How do I find the parametric equations for a plane?

[vg19]

Hi,

Given the plane 2x + y - z = 4, find its parametric equations.

This question seems simple, but the solution is not coming to me. I know the normal is (2,1,-1). But how do I find out the direction vectors and the points for the parametric equations?

 

[Parth Dave]

I would suggest finding three points on the plane and create two direction vectors and a point for your parametric equation. The easiest three points would be the intercepts. if y and z are 0, the co-ordinate becomes: (2,0,0). Using a similar process, you can find the two other intercepts, which are:
(2, 0, 0)
(0, 4, 0)
(0, 0, -4)

Thus, you can create two direction vectors and a third point. I think there is an easier way to approach this, but for now it eludes me.

 

[wais]

Hi there,

To find the parametric equations for a plane, we need to first find two direction vectors that lie on the plane.
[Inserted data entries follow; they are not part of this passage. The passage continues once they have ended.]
[src/rtl/sha1_shift.sv]
`default_nettype none
// ============================================================================
//  Module   : sha1_shift
//  Purpose  : SHA-1 message schedule generator. Holds a 16-word sliding
//             window of the most recent schedule words and produces W[t],
//             either passing the external message word through (load) or
//             computing rotl1(W[t-3] ^ W[t-8] ^ W[t-14] ^ W[t-16]).
//  Ports    : clk    - single clock, rising-edge active
//             rst_n  - asynchronous active-low reset, clears the window
//             en     - 1: out = in (rounds 0..15); 0: out = computed word
//             in     - 32-bit message word, used only when en = 1
//             out    - 32-bit current schedule word W[t]
//  Config   : SHA1SHIFT_OUT_REG_EN - when defined, out is registered (one
//             cycle of latency); the window feedback still uses the
//             unregistered value, so the sequence is only delayed.
//  Revision : 1.0 - initial release
// ============================================================================
module sha1_shift (
   input  logic        clk,
   input  logic        rst_n,
   input  logic        en,
   input  logic [31:0] in,
   output logic [31:0] out
);

   // r_win[0] is W[t-1] (newest), r_win[15] is W[t-16] (oldest).
   logic [31:0] r_win [0:15];

   logic [31:0] w_mix;
   logic [31:0] w_calc;
   logic [31:0] w_next;

   always_comb begin
      w_mix  = r_win[2] ^ r_win[7] ^ r_win[13] ^ r_win[15];
      w_calc = {w_mix[30:0], w_mix[31]};
      w_next = en ? in : w_calc;
   end

   // Head of the window always takes the unregistered schedule word, so the
   // optional output register never changes the sequence itself.
   always_ff @(posedge clk or negedge rst_n) begin
      if (!rst_n) begin
         r_win[0] <= 32'h0000_0000;
      end else begin
         r_win[0] <= w_next;
      end
   end

   // The window shifts every cycle; there is no stall.
   genvar gi;
   generate
      for (gi = 1; gi < 16; gi = gi + 1) begin : g_stage
         always_ff @(posedge clk or negedge rst_n) begin
            if (!rst_n) begin
               r_win[gi] <= 32'h0000_0000;
            end else begin
               r_win[gi] <= r_win[gi-1];
            end
         end
      end
   endgenerate

`ifdef SHA1SHIFT_OUT_REG_EN
   logic [31:0] r_out;

   always_ff @(posedge clk or negedge rst_n) begin
      if (!rst_n) begin
         r_out <= 32'h0000_0000;
      end else begin
         r_out <= w_next;
      end
   end

   assign out = r_out;
`else
   assign out = w_next;
`endif

endmodule
`default_nettype wire

[config.mk]
export PLATFORM = sky130hd
export DESIGN_NAME = sha1_shift
export DESIGN_NICKNAME = d
export VERILOG_FILES = /design/src/rtl/sha1_shift.sv
export SDC_FILE = /design/constraint.sdc
export NUM_CORES = 1
export LEC_CHECK = 0
export ABC_AREA = 1
export CORE_ASPECT_RATIO = 0.9
export CORE_MARGIN = 4
export CORE_UTILIZATION = 45
export DETAILED_ROUTE_END_ITERATION = 6
export PLACE_DENSITY = 0.69
export SKIP_LAST_GASP = 1
export SYNTH_ARGS = -nofsm -noshare
export SYNTH_HDL_FRONTEND = slang
export SYNTH_SLANG_ARGS = --single-unit
[constraint.sdc]
create_clock -name clk -period 2.3 [get_ports clk]
set_clock_uncertainty 0.2 [all_clocks]
set_input_delay 0.69 -clock clk [delete_from_list [all_inputs] [get_ports clk]]
set_output_delay 0.69 -clock clk [all_outputs]
set_load 0.02 [all_outputs]
== Word level (Yosys, flattened, before mapping) ==
Index checks and enable logic that the tools add are counted.

* Multiplexer cells: 1
* Bitwise gates (word level): 3

{| class="wikitable"
|+ Operator list
! operator !! count
|-
| 32-bit bitwise XOR || 3
|-
| 32-bit two-way mux || 1
|}

* Register bits: 512
* Bits of input ports: 35
* Output and inout port bits: 32
* Logic and storage cells: 20

== Logic depth before layout (Yosys ltp) ==
Gate-level depths: netlist of run 1.

* Depth after elaboration: 4
* Mapped depth: 6
* Depth with buffers taken out: 6

== Worst setup path before layout of run 1 ==
OpenSTA, ideal clock, no wires.

* Kind: input -> output
* Start: input port en
* End: output port out[10]
* Data arrival time: 1220 ps
* Data required time: 1410 ps
* Path slack: 190 ps
* Stages: 5
* Buffers on the path: 2
* Path through: buf_6 > inv_8 > buf_12 > nand3_2 > nand2_1

* Longest elaborated chain between the ends: 1

{| class="wikitable"
|+ RTL lines
! what !! line !! source
|-
| from (decl) || 21 || <nowiki>input logic en,</nowiki>
|-
| 32-bit two-way mux || 36 || <nowiki>w_next = en ? in : w_calc;</nowiki>
|-
| to (decl) || 23 || <nowiki>output logic [31:0] out</nowiki>
|}

Every way passes these cells.

== Final worst setup path of run 1 ==
* Start: register r_win[443] in the netlist's numbering
* End: output port out[28]

* Longest elaborated chain between the ends: 4

{| class="wikitable"
|+ RTL lines
! what !! line !! source
|-
| from (decl) || 27 || <nowiki>logic [31:0] r_win [0:15];</nowiki>
|-
| from (signal, indexed assignment) || 57 || <nowiki>r_win[gi] <= r_win[gi-1];</nowiki>
|-
| 32-bit bitwise XOR (3 in a row) || 34 || <nowiki>w_mix = r_win[2] ^ r_win[7] ^ r_win[13] ^ r_win[15];</nowiki>
|-
| 32-bit two-way mux || 36 ||
|}

Every way passes these cells.

==> summary.md, run 1 <==
| Metric | Value |
|---|---|
| Status | finished with violations |
| Violated checks | negative setup slack |
| GRT Total Usage | 0.136 |
| Max stage delay on crit path | 430 ps |
| Routed vias | 7550 |
| Die H | 182 um |
| Clock net sink count | 512 |
| Final TNS setup | -4020 ps |
| Dpl hpwl | 13700 um |
| Most common cell in the netlist | dfrtp_1 |
| Initial antenna violation count | 0 |
| Cell count after synthesis | 1064 |
| Site Rows | 63 |
| Clk slew on worst S/H paths | 60 ps |
| RSZ-0062 raised after global routing | true |
| Max Cap Violations | 0 |
| Post-synthesis sequential area ratio | 0.843 |
| Yosys cell types | 11 |
| Ys async rst share | 1.00 |
| Non-Filler Instances | 1738 |
| Critical Path Start Type | flip-flop |
| # H-tree levels | 2 |
| Largest net degree at the start of global routing | 60 |
| Average cell area after synthesis | 14.3 um^2 |
| Die area | 36800 um^2 |
| I/O Buffers | 66 |
| Clock power frac | 0.357 |
| Top_reg_cell synth | dfrtp_1 |
| Crit path top cell by count | nand2_1 |
| Detail Route Antenna Nets | 0 |
| Leakage | 9.60 nW |
| Max FFs per register | 512 |
| Headroom to the max-slew limit | 0.745 |
| Placed Instances | 1596 |
| Tightest Pin Transition | 383 ps |
| Detailed Route WL | 24100 um |
| Initial Util | 0.459 |
| Most flops, register | r_win |
| Area growth syn-to-layout | 27.0% |
| Via density | 4.34 |
| Sequential Power Share | 0.516 |
| CTS tree | yes |
| Ant diodes | 0 |
| Layout cells sized above 1 | 0.252 |
| Mapped cell area | 15200 um^2 |
| Fin. max-slew vios | 0 |
| Cell Chain, Critical Path | nand2_1, inv_1, nor2_1, nand2_1, nand3_1, nand2_2, buf_6 |
| F_max | 0.392 GHz |
| Cell Pwr Density | 1210 nW/um^2 |
| Flops & latches, synth | 512 |
| Num ports | 67 |
| RePlAce Congestion | 0.708 |
| Clock buffer depth | 3 |
| P_sw | 5.77 mW |
| Top flop regs | r_win (512) |
| Root Buffer | clkbuf_16 |
| Gate power share | 0.127 |
| Peak supply drop | 0.698 mV |
| Final worst slack | -248 ps |
| Clock buffer count from CTS | 49 |
| Final hold slack | 138 ps |
| Synth top area cells | dfrtp_1 (84%), nand2_1 (7.1%), inv_1 (3.2%) |
| WL/cell | 13.9 um |
| Synth warnings | 0 |
| Crit Path Max Fanout | 3 |
| CP arrival | 1660 ps |
| DR iter-0 viols | 297 |
| Post-route cell area | 19300 um^2 |
| Synth top area share | 0.843 |
| DRC | 0 |
| Synthesized Nets | 1099 |
| First drt pass iteration count | 4 |
| Layout Nets | 1315 |
| Top cells by count, synth | dfrtp_1 (512), nand2_1 (288), inv_1 (128) |
| Number of flops mapped to enable cells by yosys | 0 |
| Area of the core | 33100 um^2 |
| WP buf/inv | 2 |
| Slowest cell on crit path | dfrtp_1 |
| Remaining global-route overflow | 0 |
| Dominant cell type by area after synthesis | dfrtp_1 |
| Worst hold path type | flip-flop to flip-flop |
| Final Cycle Share | 1.11 |
| WP data required | 1410 ps |
| Worst-Skew Late Latency | 550 ps |
| Placed cell areas | 16800 um^2 |
| Die W | 202 um |
| Sw frac | 0.247 |
| CP Class | flip-flop to output port |
| Setup violators final | 32 |
| Number of global-route vias before repair | 8197 |
| First-pass GRT wire length | 40600 um |
| Pint | 17.6 mW |
| Worst setup EP type | output port |
| Crit path max-delay family | simple AND/OR/NAND/NOR gates |
| Tmin final | 2550 ps |
| Fin. Hold Viols | 0 |
[final timing paths]
path | slack (ps) | start | cells past startpoint | endpoint
worst max-delay path | -250 | r_win[443] | 7 | out[28]
worst min-delay path | 140 | r_win[63] | 0 | r_win[31]
worst max register to register | 860 | r_win[437] | 8 | r_win[502]
worst min register to register | 140 | r_win[63] | 0 | r_win[31]
max in group asynchronous | 720 | rst_n | 4 | r_win[90]
min in group asynchronous | 440 | rst_n | 2 | r_win[454]
[stage by stage]
step                       util  total power, mW  worst slack (ps)
after floorplan               -             13.1               190
after global placement    0.508             14.3              -592
after detailed placement  0.508             14.5              -611
after CTS                 0.574             23.4              -212
after global routing      0.583             24.6              -357
final                     0.583             23.4              -248
[timing repair]
action / 4_1_cts / 5_1_grt
resized for setup: 236 / 62
cloned: 0 / 0
hold buffers: 1 / 0
pin swaps: 67 / 45
endpoints found under the setup margin: 32 / 32
hold endpoints to repair: 29 / 0
setup buffers: 41 / 13
[area by class of cell]
type                            count  area [um^2]
Inverter                          129          497
Clock inverter                     19          307
Multi-Input combinational cell    416         2090
Clock buffer                       68         1410
Fill cell                        2508        13800
Tap cell                          422          528
Timing Repair Buffer              172         1630
Sequential cell                   512        12800
[power by group through the flow]
stage	combinational (mW)	clock, mW	sequential, mW
after global placement	2.31	0	12.0
after global routing	3.32	8.99	12.3
after CTS	2.81	8.57	12.0
after floorplan	1.38	0	11.8
final	2.97	8.34	12.0
after detailed placement	2.38	0	12.1
[placed cells by master (no fill, tap or decap), types with 2 or more instances in the layout]
cell type	n
clkbuf_8	9
buf_6	31
buf_12	11
bufinv_16	7
xnor2_2	5
nand2_2	43
nand2_1	243
clkbuf_16	50
dfrtp_2	10
nand2_4	2
clkbuf_1	9
nor2_1	27
dfrtp_1	502
clkdlybuf4s50_1	32
nand3_2	15
xnor2_1	27
inv_2	2
inv_1	126
clkinv_2	7
buf_4	95
nor2_2	37
nand3_1	17
[cell families after synthesis]
logic type | after synthesis | share of synthesized area
flops | 512 | 0.843
xor+xnor | 32 | 0.0184
buf+inv | 136 | 0.0374
simple gates | 384 | 0.101
[metal layers]
| metal | share of wire | vias up | wire length [um] | GRT usage |
|---|---|---|---|---|
| met5 | 0 | - | 0 | 0 |
| met4 | 0.018 | 0 | 422 | 0.0369 |
| met3 | 0.035 | 38 | 838 | 0.0275 |
| met2 | 0.46 | 114 | 11200 | 0.208 |
| met1 | 0.48 | 3798 | 11600 | 0.203 |
| li1 | - | 3600 | - | - |
Note: power is estimated with default switching activity, not from simulation.
==> inputs of run 2 (changes only) <==
--- a/config.mk
+++ b/config.mk
@@ -10,6 +10,7 @@
 export CORE_MARGIN = 4
 export CORE_UTILIZATION = 45
 export DETAILED_ROUTE_END_ITERATION = 6
+export GPL_ROUTABILITY_DRIVEN = 1
 export PLACE_DENSITY = 0.69
 export SKIP_LAST_GASP = 1
 export SYNTH_ARGS = -nofsm -noshare
==> results of run 2 <==
Same layout as run 1: the final DEF is identical, and so are final timing and power.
One way to do this is by finding the cross product of the normal vector with any other vector that is not parallel to it. So in this case, we can choose the vector (1,0,0) to find the first direction vector. The cross product of (2,1,-1) and (1,0,0) is (0,-1,-2).

Next, we can find a second direction vector by taking the cross product of the first direction vector and the normal vector. So the second direction vector would be (-2,2,-1).

Now, to find the points for the parametric equations, we can choose any point on the plane and use it as the origin. Let's say we choose the point (0,0,4). Then, our parametric equations would be:

x = 0 + at + bs
y = 0 - ct
z = 4 + dt

Where a,b,c,d are any real numbers and t and s are the parameters that will help us generate points on the plane.

I hope this helps! Let me know if you have any other questions.